# Code for Repair of Paravalvular Leak?



## aadair (Apr 11, 2011)

I need assistance coding the following operative note.  I will not give the whole note but enough that you can get the general idea of the surgery.  Patient is s/p aortic valve replacement and mitral valve replacement now presenting with a paravalvular leak.  I am struggling with which code would be appropriate but thinking possibly 33322?  Any advice would be greatly appreciated.

POSTOPERATIVE DIAGNOSES :  Status post redo sternotomy and ascending aortic
replacement and St. Jude mechanical aortic valve replacement with paravalvular leak,
prior mechanical St. Jude mitral valve replacement.

OPERATIVE PROCEDURE :  Twice redo sternotomy, repair of paravalvular leak.

INDICATIONS FOR PROCEDURE :  Patient is about a month out from redo sternotomy
and ascending aortic and aortic valve replacement with mechanical St. Jude valve.
Five years ago, he had undergone emergency mechanical mitral valve replacement with
St. Jude valve for ruptured chordae and acute MR.  On postoperative followup, he was
found to have a murmur and workup revealed a substantial paravalvular leak around
the aortic valve.  He was advised reexploration and repair of paravalvular leak.

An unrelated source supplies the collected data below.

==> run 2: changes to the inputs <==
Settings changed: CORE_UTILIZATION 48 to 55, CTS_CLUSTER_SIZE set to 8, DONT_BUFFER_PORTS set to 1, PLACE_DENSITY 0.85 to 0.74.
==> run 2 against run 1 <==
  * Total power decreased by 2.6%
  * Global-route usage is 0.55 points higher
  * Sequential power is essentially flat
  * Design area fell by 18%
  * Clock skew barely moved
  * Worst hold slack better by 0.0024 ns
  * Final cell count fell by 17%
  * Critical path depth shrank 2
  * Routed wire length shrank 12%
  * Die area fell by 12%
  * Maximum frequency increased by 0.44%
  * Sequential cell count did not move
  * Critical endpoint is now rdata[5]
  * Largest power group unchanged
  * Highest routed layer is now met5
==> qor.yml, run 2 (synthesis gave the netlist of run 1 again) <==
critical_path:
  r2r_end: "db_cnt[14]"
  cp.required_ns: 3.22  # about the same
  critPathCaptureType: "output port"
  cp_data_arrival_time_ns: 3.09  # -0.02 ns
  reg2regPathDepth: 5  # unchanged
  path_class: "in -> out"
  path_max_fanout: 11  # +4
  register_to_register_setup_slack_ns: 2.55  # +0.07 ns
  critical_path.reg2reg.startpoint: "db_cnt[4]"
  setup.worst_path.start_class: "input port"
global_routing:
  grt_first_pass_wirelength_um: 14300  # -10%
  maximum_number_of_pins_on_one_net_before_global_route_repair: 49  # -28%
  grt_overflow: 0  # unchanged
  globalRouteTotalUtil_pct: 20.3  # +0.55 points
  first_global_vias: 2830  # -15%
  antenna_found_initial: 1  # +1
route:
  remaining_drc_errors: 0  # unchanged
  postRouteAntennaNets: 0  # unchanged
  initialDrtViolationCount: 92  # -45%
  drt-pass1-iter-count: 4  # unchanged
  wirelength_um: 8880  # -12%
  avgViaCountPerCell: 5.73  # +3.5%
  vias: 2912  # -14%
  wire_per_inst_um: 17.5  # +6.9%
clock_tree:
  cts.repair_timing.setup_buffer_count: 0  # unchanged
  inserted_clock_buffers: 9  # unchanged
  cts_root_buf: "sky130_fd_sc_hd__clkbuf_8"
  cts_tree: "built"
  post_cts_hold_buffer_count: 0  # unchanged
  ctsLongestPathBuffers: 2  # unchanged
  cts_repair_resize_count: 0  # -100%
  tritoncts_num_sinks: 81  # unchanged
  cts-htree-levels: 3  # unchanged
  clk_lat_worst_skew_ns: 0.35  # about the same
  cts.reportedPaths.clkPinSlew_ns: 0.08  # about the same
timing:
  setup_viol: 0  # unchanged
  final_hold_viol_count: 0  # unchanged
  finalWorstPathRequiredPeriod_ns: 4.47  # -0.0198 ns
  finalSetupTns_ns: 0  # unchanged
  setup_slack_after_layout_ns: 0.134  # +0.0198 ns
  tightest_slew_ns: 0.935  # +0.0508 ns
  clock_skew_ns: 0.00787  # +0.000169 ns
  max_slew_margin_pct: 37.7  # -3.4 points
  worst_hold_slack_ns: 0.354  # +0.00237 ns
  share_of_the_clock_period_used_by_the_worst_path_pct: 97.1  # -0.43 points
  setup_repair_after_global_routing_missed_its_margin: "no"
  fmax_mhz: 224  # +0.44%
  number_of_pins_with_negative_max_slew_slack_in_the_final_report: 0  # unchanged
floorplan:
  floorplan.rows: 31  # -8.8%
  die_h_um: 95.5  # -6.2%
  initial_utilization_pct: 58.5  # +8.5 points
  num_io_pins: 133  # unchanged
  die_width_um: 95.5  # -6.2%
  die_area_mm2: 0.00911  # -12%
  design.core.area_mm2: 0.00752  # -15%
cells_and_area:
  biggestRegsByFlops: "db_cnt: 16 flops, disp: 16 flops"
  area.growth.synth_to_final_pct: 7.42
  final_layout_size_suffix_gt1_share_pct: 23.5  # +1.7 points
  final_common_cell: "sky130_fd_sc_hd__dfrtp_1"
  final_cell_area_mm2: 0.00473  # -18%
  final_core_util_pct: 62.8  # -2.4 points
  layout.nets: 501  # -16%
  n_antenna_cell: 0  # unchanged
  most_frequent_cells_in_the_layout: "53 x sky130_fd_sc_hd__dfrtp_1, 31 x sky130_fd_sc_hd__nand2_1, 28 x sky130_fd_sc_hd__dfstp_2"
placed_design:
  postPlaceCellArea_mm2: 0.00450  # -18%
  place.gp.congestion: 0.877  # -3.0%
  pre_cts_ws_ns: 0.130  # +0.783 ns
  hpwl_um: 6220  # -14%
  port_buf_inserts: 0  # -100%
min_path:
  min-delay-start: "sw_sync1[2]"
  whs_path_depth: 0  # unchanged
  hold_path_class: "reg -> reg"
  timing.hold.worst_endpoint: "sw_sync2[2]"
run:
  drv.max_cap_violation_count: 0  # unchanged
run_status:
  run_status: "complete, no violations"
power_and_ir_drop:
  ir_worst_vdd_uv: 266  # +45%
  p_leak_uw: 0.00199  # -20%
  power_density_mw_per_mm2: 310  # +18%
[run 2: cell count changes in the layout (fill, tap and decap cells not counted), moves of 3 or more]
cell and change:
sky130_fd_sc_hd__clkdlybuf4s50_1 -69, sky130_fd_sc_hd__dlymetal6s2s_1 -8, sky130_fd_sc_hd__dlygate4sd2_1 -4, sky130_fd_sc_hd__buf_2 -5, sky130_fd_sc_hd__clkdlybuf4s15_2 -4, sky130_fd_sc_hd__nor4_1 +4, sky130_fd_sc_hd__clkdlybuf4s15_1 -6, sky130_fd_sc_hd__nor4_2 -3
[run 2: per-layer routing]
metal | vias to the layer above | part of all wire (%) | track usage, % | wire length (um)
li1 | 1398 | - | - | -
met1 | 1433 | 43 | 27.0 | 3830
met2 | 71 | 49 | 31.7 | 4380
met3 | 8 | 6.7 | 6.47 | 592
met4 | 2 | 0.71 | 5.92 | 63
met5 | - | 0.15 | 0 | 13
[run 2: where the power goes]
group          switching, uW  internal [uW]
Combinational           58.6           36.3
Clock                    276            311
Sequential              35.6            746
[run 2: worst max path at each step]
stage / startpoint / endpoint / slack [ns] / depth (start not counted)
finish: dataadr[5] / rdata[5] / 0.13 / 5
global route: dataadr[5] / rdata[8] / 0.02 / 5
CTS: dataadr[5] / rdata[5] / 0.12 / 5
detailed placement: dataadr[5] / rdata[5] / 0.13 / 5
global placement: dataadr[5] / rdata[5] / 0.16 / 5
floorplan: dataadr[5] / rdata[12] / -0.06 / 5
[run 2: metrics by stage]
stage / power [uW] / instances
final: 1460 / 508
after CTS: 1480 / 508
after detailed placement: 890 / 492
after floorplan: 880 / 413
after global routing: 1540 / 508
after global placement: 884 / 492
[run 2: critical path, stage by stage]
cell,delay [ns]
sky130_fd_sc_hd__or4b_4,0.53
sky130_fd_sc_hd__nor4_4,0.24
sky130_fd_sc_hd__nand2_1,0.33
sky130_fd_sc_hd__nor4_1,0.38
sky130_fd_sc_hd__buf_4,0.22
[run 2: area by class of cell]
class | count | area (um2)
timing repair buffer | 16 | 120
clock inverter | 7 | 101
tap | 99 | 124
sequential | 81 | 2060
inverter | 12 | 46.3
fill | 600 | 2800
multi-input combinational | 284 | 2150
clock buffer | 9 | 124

FINDINGS DURING THE PROCEDURE :  As expected dense scar tissue was present in the
mediastinum and in the pericardial space.  The aorta in the right side of the heart
were the only areas dissected out to accomplish the procedure.  The leak was present
in the non-coronary cusp area.  The sutures were intact.  However, there was a gap
between the sewing cuff of the St. Jude aortic valve and the aortic annulus where
the pledgets were.  The mechanical aortic valve was not seated properly in this
area.  The rest of the sewing ring was nicely seated and well apposed to the
annulus.  Multiple interrupted pledgeted sutures were placed to tack the aortic wall
and the annulus back to the sewing ring in the non-coronary cusp area.  The sutures
were tied down on pledgets outside the aortic wall to tack the sewing cuff firmly to
the end of the center of the aortic wall leaving no gaps.  Total cross-clamp time
was 95 minutes.  Total bypass time was 171 minutes.  Postoperative TEE showed trace
amount of color flow indicating a trace paravalvular leak, which was deemed non-
physiological.  Good LV function was observed.  The patient was transferred on Neo-
Synephrine, nitroglycerin, Precedex, and insulin drips.


----------



## Michelle Thompson (Apr 13, 2011)

See code 33496.  You would also bill 33530 for repoeration.


----------



## aadair (Apr 15, 2011)

Thank you for your response Michelle!  Greatly appreciated!


----------



## ljs26 (Mar 28, 2013)

*Related question*

I would like to know if anyone knows what CPT code you would you if you are doing the procedure percutaneous? So it would be a percutaneous perivalve leak closure?


----------